Prima facie, Pareto efficiency seems very appropriate to assess welfare state performance, since
social policy typically involves many objectives simultaneously, which are strongly interdependent:
social inclusion, income insurance, education, health, child care… Therefore, Lefebvre and Pestieau
(2012) argue that one must not benchmark the performance of welfare states with regard to one
single objective, but take into account that welfare states may display different preferences with
regard to the objectives to be achieved. Hence, they propose that we benchmark the overall
performance of welfare states by constructing a ‘best practice frontier’ for a set of objectives (a best
practice frontier for ‘outcomes’ of policy), whereby the ‘input’ of policy is not ‘euros spent’ but, for
each welfare state, ‘one unit of government’. They then benchmark the performance of each
welfare state on the basis of its distance to that frontier. This technique respects diversity with
regard to national social objectives and yields interesting observations with regard to the global
social performance of EU member states. However, Lefebvre and Pestieau reject an application of
this technique to measure ‘efficiency per euro spent’ on this level of aggregation; hence, they do not
test Pareto-efficiency. One of their arguments is that the relation between inputs and outcomes on
this level of aggregation is too complex, notably with regard to education and health outcomes. This
implies that a true assessment of efficiency of welfare states in a Paretian sense, is, for the time
being, far beyond our conceptual and empirical means. Whilst accepting this argument,
Vandenbroucke, Diris and Verbist (2013) propose a set of ‘efficiency benchmarks’ with reference to
specific, single objective (child poverty), differentiated on the basis of the factors taken into account
to explain performance. Rather than assessing Pareto-efficiency, these benchmarks measure the
‘productivity’ of spending, conditional on other ‘inputs’ such as employment, human capital,
etcetera. The conclusion of this econometric research is sobering, in this sense that there is no ‘silver
bullet’ to ‘efficiency’, so conceived. The observation that state-of-the-art comparative social policy
analysis leaves a substantial puzzle in explaining why countries perform so differently, signals the
need for further research. But it also suggests that EU governance should be far removed from a topdown,
‘one size fits all’ approach to social policy-making in the member states, at least when it
comes to assessing and promoting the overall performance of welfare states. What is needed, in this
respect, according to Vandenbroucke, Diris and Verbist (2013), is a combination of (i) greater room
of manoeuver and support for member states that opt for a social investment strategy, and (ii) policy
guidance based on clear and sufficiently stringent and constraining objectives with regard to welldefined
social outcomes on the one hand, and genuine scope for exploration and mutual learning on
the ways and means to achieve those outcomes on the other hand. Comparative social policy
analysis should define its role and develop its methodologies and databases in this perspective.

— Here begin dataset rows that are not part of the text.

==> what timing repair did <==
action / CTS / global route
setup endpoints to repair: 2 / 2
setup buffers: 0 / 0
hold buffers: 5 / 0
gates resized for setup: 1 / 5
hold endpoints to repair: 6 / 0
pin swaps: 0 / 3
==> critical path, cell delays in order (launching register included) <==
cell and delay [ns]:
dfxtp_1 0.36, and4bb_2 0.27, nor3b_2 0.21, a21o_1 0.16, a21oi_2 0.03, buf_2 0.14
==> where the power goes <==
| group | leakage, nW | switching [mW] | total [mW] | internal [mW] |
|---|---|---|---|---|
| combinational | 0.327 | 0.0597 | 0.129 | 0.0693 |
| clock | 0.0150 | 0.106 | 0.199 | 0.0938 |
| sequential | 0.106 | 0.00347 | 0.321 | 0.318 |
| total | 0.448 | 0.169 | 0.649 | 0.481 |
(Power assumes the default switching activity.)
--- src/rtl/approx_adder_err_monitor.sv ---
// -----------------------------------------------------------------------------
// approx_adder_err_monitor
//
// Sits beside an approximate adder and measures its error on-chip. Each
// accepted sample is an (approx_sum, exact_sum) pair. Over a programmable
// window of samples the block accumulates:
//   - the sample count and the count of samples with a nonzero error,
//   - the sum of absolute errors (SAE),
//   - the sum of squared errors (SSE),
//   - the largest absolute error and the index of the first sample that
//     reached it.
// MSE and SNR are derived off-chip from sse / n_samples.
//
// Ports
//   Clk, Rst            clock; synchronous active-high reset
//   start, win_len      begin a window of win_len samples (0 means 1), IDLE only
//   in_valid, in_ready  sample handshake; a transfer is in_valid & in_ready
//   approx_sum          W+1 bit output of the adder under test
//   exact_sum           W+1 bit reference sum
//   done, res_ack       results final while done=1; res_ack returns to IDLE
//   n_samples, n_err    accepted samples / samples with nonzero error
//   sae, sse            saturating error sums
//   max_ae, max_idx     largest error and the 0-based index of its first hit
//   ovf                 sticky saturation flag for SAE or SSE, cleared by start
//
// Pipeline: S1 registers |approx - exact|, S2 registers its square and
// updates n_err / sae / max, S3 adds the square into sse. The FSM drains
// for two cycles after the last transfer, so done rises exactly when the
// last sample has left S3.
// -----------------------------------------------------------------------------
module approx_adder_err_monitor #(
  parameter int W     = 32,
  parameter int CNT_W = 32,
  parameter int SAE_W = 64,
  parameter int SSE_W = 96
) (
  input  logic               Clk,
  input  logic               Rst,
  input  logic               start,
  input  logic [CNT_W-1:0]   win_len,
  input  logic               in_valid,
  output logic               in_ready,
  input  logic [W:0]         approx_sum,
  input  logic [W:0]         exact_sum,
  output logic               done,
  input  logic               res_ack,
  output logic [CNT_W-1:0]   n_samples,
  output logic [CNT_W-1:0]   n_err,
  output logic [SAE_W-1:0]   sae,
  output logic [SSE_W-1:0]   sse,
  output logic [W:0]         max_ae,
  output logic [CNT_W-1:0]   max_idx,
  output logic               ovf
);

  // Width of a squared error.
  localparam int SQ_W      = 2 * W + 2;
  // Adders are one bit wider than the larger operand so a carry past the
  // accumulator width is visible and can trigger saturation. SSE_W may be
  // narrower than SQ_W, in which case a single large square saturates.
  localparam int SAE_SUM_W = ((SAE_W > (W + 1)) ? SAE_W : (W + 1)) + 1;
  localparam int SSE_SUM_W = ((SSE_W > SQ_W) ? SSE_W : SQ_W) + 1;

  typedef enum logic [1:0] {
    ST_IDLE  = 2'd0,
    ST_RUN   = 2'd1,
    ST_DRAIN = 2'd2,
    ST_DONE  = 2'd3
  } state_t;

  // Absolute difference of two unsigned sums, computed without wrap.
  function automatic logic [W:0] abs_diff(input logic [W:0] a, input logic [W:0] b);
    logic [W:0] r;
    if (a >= b) begin
      r = a - b;
    end else begin
      r = b - a;
    end
    return r;
  endfunction

  // ---------------------------------------------------------------------------
  // State and next-state signals
  // ---------------------------------------------------------------------------
  state_t             state_q,    state_d;
  logic               drain_q,    drain_d;
  logic [CNT_W-1:0]   win_len_q,  win_len_d;
  logic [CNT_W-1:0]   cnt_q,      cnt_d;
  logic               in_ready_q, in_ready_d;
  logic               done_q,     done_d;

  logic               s1_vld_q,   s1_vld_d;
  logic [W:0]         s1_ae_q,    s1_ae_d;
  logic [CNT_W-1:0]   s1_idx_q,   s1_idx_d;

  logic               s2_vld_q,   s2_vld_d;
  logic [SQ_W-1:0]    s2_sq_q,    s2_sq_d;

  logic [CNT_W-1:0]   n_err_q,    n_err_d;
  logic [SAE_W-1:0]   sae_q,      sae_d;
  logic [SSE_W-1:0]   sse_q,      sse_d;
  logic [W:0]         max_ae_q,   max_ae_d;
  logic [CNT_W-1:0]   max_idx_q,  max_idx_d;
  logic               ovf_q,      ovf_d;

  logic               xfer_s;
  logic               last_s;
  logic               start_s;
  logic [SAE_SUM_W-1:0] sae_sum_s;
  logic [SSE_SUM_W-1:0] sse_sum_s;
  logic               sae_sat_s;
  logic               sse_sat_s;

  // Handshake decode; in_ready_q is high exactly while the FSM is in RUN.
  always_comb begin
    xfer_s  = in_valid & in_ready_q;
    last_s  = xfer_s && ((cnt_q + {{(CNT_W-1){1'b0}}, 1'b1}) == win_len_q);
    start_s = start && (state_q == ST_IDLE);
  end

  // Saturating accumulator sums for the S2 (SAE) and S3 (SSE) stages.
  always_comb begin
    sae_sum_s = SAE_SUM_W'(sae_q) + SAE_SUM_W'(s1_ae_q);
    sse_sum_s = SSE_SUM_W'(sse_q) + SSE_SUM_W'(s2_sq_q);
    sae_sat_s = |sae_sum_s[SAE_SUM_W-1:SAE_W];
    sse_sat_s = |sse_sum_s[SSE_SUM_W-1:SSE_W];
  end

  // FSM next state: IDLE -> RUN -> DRAIN (two cycles) -> DONE -> IDLE.
  always_comb begin
    state_d   = state_q;
    drain_d   = drain_q;
    win_len_d = win_len_q;
    case (state_q)
      ST_IDLE: begin
        if (start) begin
          state_d = ST_RUN;
          if (win_len == {CNT_W{1'b0}}) begin
            win_len_d = {{(CNT_W-1){1'b0}}, 1'b1};
          end else begin
            win_len_d = win_len;
          end
        end else begin
          state_d = ST_IDLE;
        end
      end
      ST_RUN: begin
        if (last_s) begin
          state_d = ST_DRAIN;
          drain_d = 1'b0;
        end else begin
          state_d = ST_RUN;
        end
      end
      ST_DRAIN: begin
        // Second DRAIN cycle is the one in which S3 absorbs the last sample.
        if (drain_q) begin
          state_d = ST_DONE;
          drain_d = 1'b0;
        end else begin
          drain_d = 1'b1;
        end
      end
      ST_DONE: begin
        if (res_ack) begin
          state_d = ST_IDLE;
        end else begin
          state_d = ST_DONE;
        end
      end
      default: begin
        state_d = ST_IDLE;
        drain_d = 1'b0;
      end
    endcase
    in_ready_d = (state_d == ST_RUN);
    done_d     = (state_d == ST_DONE);
  end

  // Datapath next state: S1 capture, S2 count/SAE/max update, S3 SSE update.
  always_comb begin
    cnt_d     = cnt_q;
    s1_vld_d  = xfer_s;
    s1_ae_d   = s1_ae_q;
    s1_idx_d  = s1_idx_q;
    s2_vld_d  = s1_vld_q;
    s2_sq_d   = s2_sq_q;
    n_err_d   = n_err_q;
    sae_d     = sae_q;
    sse_d     = sse_q;
    max_ae_d  = max_ae_q;
    max_idx_d = max_idx_q;
    ovf_d     = ovf_q;

    // S1: capture the absolute error and the sample's window index.
    if (xfer_s) begin
      s1_ae_d  = abs_diff(approx_sum, exact_sum);
      s1_idx_d = cnt_q;
      cnt_d    = cnt_q + {{(CNT_W-1){1'b0}}, 1'b1};
    end else begin
      cnt_d    = cnt_q;
    end

    // S2: square, error count, SAE and first-reached maximum.
    if (s1_vld_q) begin
      s2_sq_d = SQ_W'(s1_ae_q) * SQ_W'(s1_ae_q);
      if (s1_ae_q != {(W+1){1'b0}}) begin
        n_err_d = n_err_q + {{(CNT_W-1){1'b0}}, 1'b1};
      end else begin
        n_err_d = n_err_q;
      end
      if (sae_sat_s) begin
        sae_d = {SAE_W{1'b1}};
        ovf_d = 1'b1;
      end else begin
        sae_d = sae_sum_s[SAE_W-1:0];
      end
      // Strict compare: a tie keeps the earlier index.
      if (s1_ae_q > max_ae_q) begin
        max_ae_d  = s1_ae_q;
        max_idx_d = s1_idx_q;
      end else begin
        max_ae_d  = max_ae_q;
      end
    end else begin
      s2_sq_d = s2_sq_q;
    end

    // S3: accumulate the squared error. ovf_d may already be set by S2.
    if (s2_vld_q) begin
      if (sse_sat_s) begin
        sse_d = {SSE_W{1'b1}};
        ovf_d = 1'b1;
      end else begin
        sse_d = sse_sum_s[SSE_W-1:0];
      end
    end else begin
      sse_d = sse_q;
    end

    // A taken start clears the previous window's results. The pipeline is
    // empty in IDLE, so nothing above is active in the same cycle.
    if (start_s) begin
      cnt_d     = {CNT_W{1'b0}};
      n_err_d   = {CNT_W{1'b0}};
      sae_d     = {SAE_W{1'b0}};
      sse_d     = {SSE_W{1'b0}};
      max_ae_d  = {(W+1){1'b0}};
      max_idx_d = {CNT_W{1'b0}};
      ovf_d     = 1'b0;
    end else begin
      ovf_d     = ovf_d;
    end
  end

  // State register; Rst aborts any window and flushes the pipeline.
  always_ff @(posedge Clk) begin
    if (Rst) begin
      state_q    <= ST_IDLE;
      drain_q    <= 1'b0;
      win_len_q  <= {CNT_W{1'b0}};
      cnt_q      <= {CNT_W{1'b0}};
      in_ready_q <= 1'b0;
      done_q     <= 1'b0;
      s1_vld_q   <= 1'b0;
      s1_ae_q    <= {(W+1){1'b0}};
      s1_idx_q   <= {CNT_W{1'b0}};
      s2_vld_q   <= 1'b0;
      s2_sq_q    <= {SQ_W{1'b0}};
      n_err_q    <= {CNT_W{1'b0}};
      sae_q      <= {SAE_W{1'b0}};
      sse_q      <= {SSE_W{1'b0}};
      max_ae_q   <= {(W+1){1'b0}};
      max_idx_q  <= {CNT_W{1'b0}};
      ovf_q      <= 1'b0;
    end else begin
      state_q    <= state_d;
      drain_q    <= drain_d;
      win_len_q  <= win_len_d;
      cnt_q      <= cnt_d;
      in_ready_q <= in_ready_d;
      done_q     <= done_d;
      s1_vld_q   <= s1_vld_d;
      s1_ae_q    <= s1_ae_d;
      s1_idx_q   <= s1_idx_d;
      s2_vld_q   <= s2_vld_d;
      s2_sq_q    <= s2_sq_d;
      n_err_q    <= n_err_d;
      sae_q      <= sae_d;
      sse_q      <= sse_d;
      max_ae_q   <= max_ae_d;
      max_idx_q  <= max_idx_d;
      ovf_q      <= ovf_d;
    end
  end

  assign in_ready  = in_ready_q;
  assign done      = done_q;
  assign n_samples = cnt_q;
  assign n_err     = n_err_q;
  assign sae       = sae_q;
  assign sse       = sse_q;
  assign max_ae    = max_ae_q;
  assign max_idx   = max_idx_q;
  assign ovf       = ovf_q;

endmodule

--- config.mk ---
export PLATFORM = sky130hd
export DESIGN_NAME = approx_adder_err_monitor
export DESIGN_NICKNAME = d
export VERILOG_FILES = /design/src/rtl/approx_adder_err_monitor.sv
export SDC_FILE = /design/constraint.sdc
export NUM_CORES = 2
export LEC_CHECK = 0
export ABC_CLOCK_PERIOD_IN_PS = 14640
export BUFFER_PORTS_ARGS = -buffer_cell sky130_fd_sc_hd__buf_4
export CORE_ASPECT_RATIO = 1.75
export CORE_UTILIZATION = 55
export CTS_BUF_LIST = sky130_fd_sc_hd__clkbuf_8
export CTS_CLUSTER_SIZE = 40
export DETAILED_ROUTE_END_ITERATION = 12
export GPL_ROUTABILITY_DRIVEN = 0
export PLACE_DENSITY = 0.8
export SYNTH_ARGS = -nofsm -noshare
export SYNTH_HDL_FRONTEND = slang
export SYNTH_SLANG_ARGS = --single-unit
--- constraint.sdc ---
create_clock -name Clk -period 14.64 [get_ports Clk]
set_input_delay 2.928 -clock Clk [delete_from_list [all_inputs] [get_ports Clk]]
set_output_delay 2.928 -clock Clk [all_outputs]
set_load 0.005 [all_outputs]
# Word-level counts from Yosys, hierarchy flattened
# Index checks and enable logic that the tools add are counted.
# totals
input_bits,103
regBits,460
wordCells,61
out_inout_bits,292
# op_classes
mux,16
eq_ne,7
bitwise_logic,1
n_lt_le_gt_ge,2
n_mul,1
n_addsub,6
reduce_logical,11
# ops
operator,count
adder 96 x 66 -> 97 bit,1
two-way mux 96 bit,1
multiplier 33 x 33 -> 66 bit,1
subtractor 33 bit,2
adder 64 x 33 -> 65 bit,1
adder 32 x 1 -> 32 bit (second input constant),2
two-way mux 64 bit,1
greater-or-equal comparator 33 bit,1
greater-than comparator 33 bit,1
two-way mux 33 bit,1
nonzero test 33 bit,1
== test 32 bit,1
logical NOT 32 bit,1
two-way mux 32 bit,1
case mux 2 bit (4 select lines),1
AND reduction 2 bit,4
two-way mux 1 bit,7
== test 2 bit (second input constant),3
two-way mux 2 bit,3
== test 2 x 1 -> 1 bit (second input constant),2
logical AND 1 bit,2
logical NOT 2 bit,1
inequality test 2 bit (second input constant),1
case mux 1 bit (2 select lines),1
other kinds (3),3

# Depth between registers and ports, before layout
# logic_depth
ltp_word,6
mapped_depth,31
depth_no_buf,29

# Least setup slack after synthesis
# Ideal clock, no wire load.
# synth_timing
path_type,flip-flop to flip-flop
from,register s1_ae_q[28]
to,register s2_sq_q[61]
synth_period_minus_slack_ps,8016
setup_ps,63
required_ps,14577
setup_slack_ps,6624
n_path_buf,4
arrival_ps,7953
stages_incl_launch_ff,30
cell_sequence,dfxtp_1 > clkbuf_1 > clkbuf_1 > clkbuf_1 > nand2_1 > fa_1 > inv_1 > fa_1 > fa_1 > inv_1 > fa_1 > inv_1 > fa_1 > fa_1 > fa_1 > inv_1 > fa_1 > inv_1 > ha_1 > clkbuf_1 > o211a_1 > a221oi_2 > o21ai_1 > a311o_1 > a2111oi_2 > o31ai_2 > a21oi_2 > nor2_1 > or4_1 > nand3_1
# synth_via
elab_chain_cells,1
# synth_rtl
item,line,source
"start, declared",93,"logic [W:0] s1_ae_q, s1_ae_d;"
"start signal, assigned",266,s1_ae_q <= {(W+1){1'b0}};
multiplier 33 x 33 -> 66 bit,206,s2_sq_d = SQ_W'(s1_ae_q) * SQ_W'(s1_ae_q);
"end signal, assigned",269,s2_sq_q <= {SQ_W{1'b0}};
"end signal, assigned",287,s2_sq_q <= s2_sq_d;
"end, declared",97,"logic [SQ_W-1:0] s2_sq_q, s2_sq_d;"
# Every way passes these cells.
# A chain may end at the register's enable or synchronous reset.

# Worst setup path in the final report
# layout_timing
from,register s1_ae_q[16]
to,register s2_sq_q[47]
# Same word-level chain as after synthesis.

==> impl_metrics.ini <==
[synthesis]
ys_async_sr_fraction = 0
ys_ff_latch = 459
synth_area_per_cell_um2 = 8.41
synthMostInstantiatedCell = inv_1
syn_inst = 7065
synth_flop_cell = dfxtp_1
yosys.area.top_type_share = 0.291
ys_types = 93
synthTopCellsByArea = fa_1, dfxtp_1, ha_1
synth_nets = 8496
synth-edff-count = 0
netlist.top_cell.by_area = fa_1
ys.warnings.count = 0
seq_area_frac_synth = 0.155
synth_common_cells = inv_1, fa_1, nand2_1, ha_1, dfxtp_1
syn_area_mm2 = 0.0594

[timing]
period_needed_ps = 9520
whs_ps = 458
slew_violations = 0
max_freq_ghz = 0.105
rsz0062_at_grt = no
finalSetupTns_ps = 0
min_period_over_period = 0.650
fin_skew_ps = 57.4
worst_pin_slew_ps = 1230
setup_viol = 0
slew_headroom = 0.182
hold_viol_final = 0

[routing]
ant_nets = 0
drt-met1-wl_um = 60600
wl_met3_um = 17900
wl_met2_um = 95900
wl_um = 197000
viasPerCell = 6.10
drt_iter0_markers = 3738
dr.pass1.iters = 9
highest-signal-layer = met5
drc = 0
vias = 52600
wl_per_cell_um = 22.8

[power]
power_mw = 3.79
ir_drop_uv = 92.3
power.density_mw_per_mm2 = 58.8
p_leak_nw = 32.4

[clocking]
cts_htree_levels = 3
clkTransAtPathRegs_ps = 80
cts_setup_buffers = 0
cts-resized-gates = 0
cts_tree = built
hold_buffers = 0
cts_buffers = 66
clock_latency_ps = 780
clock_sinks = 459
clockRootBuffer = clkbuf_8
clockBufferDepth = 3

[layout]
n_fill_cell = 9002
area_growth_pct = 8.61
layout.nets = 8642
drive_gt1_frac = 0.0849

[critical_path]
crit_arrival_ps = 10170
worstSetupEndpointType = flip-flop
worst-path-buf-inv = 6
path_common_cell = fa_1
cpMaxStageDelayCell = a21oi_1
max_stage_delay_ps = 760
required_ps = 15290
critPathLaunchType = flip-flop
path_max_fanout = 19
worstSetupPathType = flip-flop to flip-flop
critical-path-top-delay-family = adder cells

[floorplan]
start_util = 0.554
die_w_um = 251
core_region_area_mm2 = 0.107
die_h_um = 437
placementRows = 159
num_io_pins = 395
die_area_mm2 = 0.109

[run_status]
status = completed

[placed_design]
port_buffers = 394
hpwl_um = 153000

[grt]
grt_overflow = 0
grt_pass1_vias = 55600
antenna_found_initial = 3
grt_first_pass_wirelength_um = 302000
grtUsageTotal = 0.359
grt_max_degree = 107

[worst_hold_path]
hold_class = flip-flop to flip-flop

[job]
cap_violations = 0
[layout make-up]
type / count / area [um^2] / share of cell area
clock inverters: 34 / 292 / 0.00452
well taps: 1368 / 1710 / 0.0265
multi-input cells: 4945 / 44000 / 0.681
clock buffers: 82 / 1130 / 0.0175
repair buffers: 457 / 3430 / 0.0531
flip-flops and latches: 459 / 9200 / 0.142
diodes: 8 / 20.0 / 0.000310
inverters: 1282 / 4810 / 0.0745
[per-layer routing]
| layer | up-vias | global-route usage |
|---|---|---|
| met5 | - | 0 |
| met1 | 25400 | 0.340 |
| li1 | 23200 | - |
| met3 | 1213 | 0.102 |
| met2 | 2868 | 0.618 |
| met4 | 2 | 0.344 |
[worst min-delay path: cells and delay by family, from the launching register on]
family | cells | cell delay [ps]
AND/OR/NAND/NOR | 1 | 50
flip-flops | 1 | 310
AO/OA/AOI/OAI | 1 | 50
[layout by cell type (no fill, tap or decap), types with 12 or more instances in the layout]
cell,instances
nor2b_1,35
inv_1,1287
a21o_1,142
a211oi_1,46
and3_1,56
a221oi_1,12
dfxtp_1,457
o31ai_1,29
mux2i_1,56
or3_1,36
o21bai_1,50
nor2_1,325
nand4_1,98
xor2_1,122
clkbuf_8,82
o21a_1,28
and2_1,239
fa_1,863
o21ai_0,309
nand2_1,696
a31oi_1,77
nor3_1,81
o211ai_1,20
a22o_1,32
nor4_1,41
nand3_1,163
and4_1,21
a21oi_1,449
o22ai_1,13
buf_4,457
ha_1,465
o21ai_1,34
nand2b_1,24
xnor2_1,182
[report_power, final]
part | switching, mW | internal (mW)
Sequential | 0.0357 | 1.27
Combinational | 0.877 | 0.458
Clock | 0.578 | 0.572
[flip-flops by register name, indices dropped and copies added (netlist names)]
signal,cells
n_samples,32
s1_vld_q,1
state_q,2
in_ready,1
done,1
sae,64
s1_ae_q,33
max_idx,32
n_err,32
win_len_q,32
s1_idx_q,32
s2_sq_q,65
ovf,1
sse,96
s2_vld_q,1
drain_q,1
max_ae,33
[final timing paths]
check                from           end  cells past startpoint  slack, ps
min          s1_idx_q[22]  s1_idx_q[22]                      2        460
min reg2reg  s1_idx_q[22]  s1_idx_q[22]                      2        460
max reg2reg   s1_ae_q[16]   s2_sq_q[47]                     26       5120
max           s1_ae_q[16]   s2_sq_q[47]                     26       5120
[metrics by stage]
step	utilization	setup WS [ps]	instance area, um^2	instances
floorplan	-	6620	59400	7065
global placement	0.589	5490	63100	8511
detailed placement	0.589	5330	63100	8511
CTS	0.602	5280	64500	8627
global route	0.602	4840	64500	8628
finish	0.602	5120	64600	8635
[cells by family after synthesis]
group           share of synthesized area
fa+ha+maj                           0.388
xor+xnor                           0.0448
simple gates                        0.152
flops                               0.155
mux                                0.0108
compound gates                      0.143
buf+inv                             0.106
Note: power is estimated with default switching activity, not from simulation.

2. From past experience to new perspectives
Wrapping up the lessons we learned, I would say that true coordination on social objectives requires
commonly accepted and validated comparative policy analysis (next to political agreement on
‘burden sharing’); and, that much stronger reciprocal links should be established between economic,
budgetary, employment, education and social governance at the EU level. If ‘mainstreaming’ is
experienced as a tangible reality, the idea of ‘mutual learning’ on welfare state performance which
was at the heart of OMC, may also regain its credibility in larger audiences. Whilst there are no
‘silver bullets’ and ‘one size fits all’ recipes for welfare state performance, all this implies that we
need more thorough, rigorous and incisive comparative social policy analysis than what has been
tabled so far in the context of European governance. To be sure, there is no denying of the
remarkable (and steadily increasing) quality of the yearly reviews by the European Commission,
Employment and Social Developments in Europe, and of the sophistication already reached in the
‘Joint Assessment Framework’ applied to the member states’ employment policies (European
Commission, EMCO, SPC, 2010). But an even bigger effort is necessary.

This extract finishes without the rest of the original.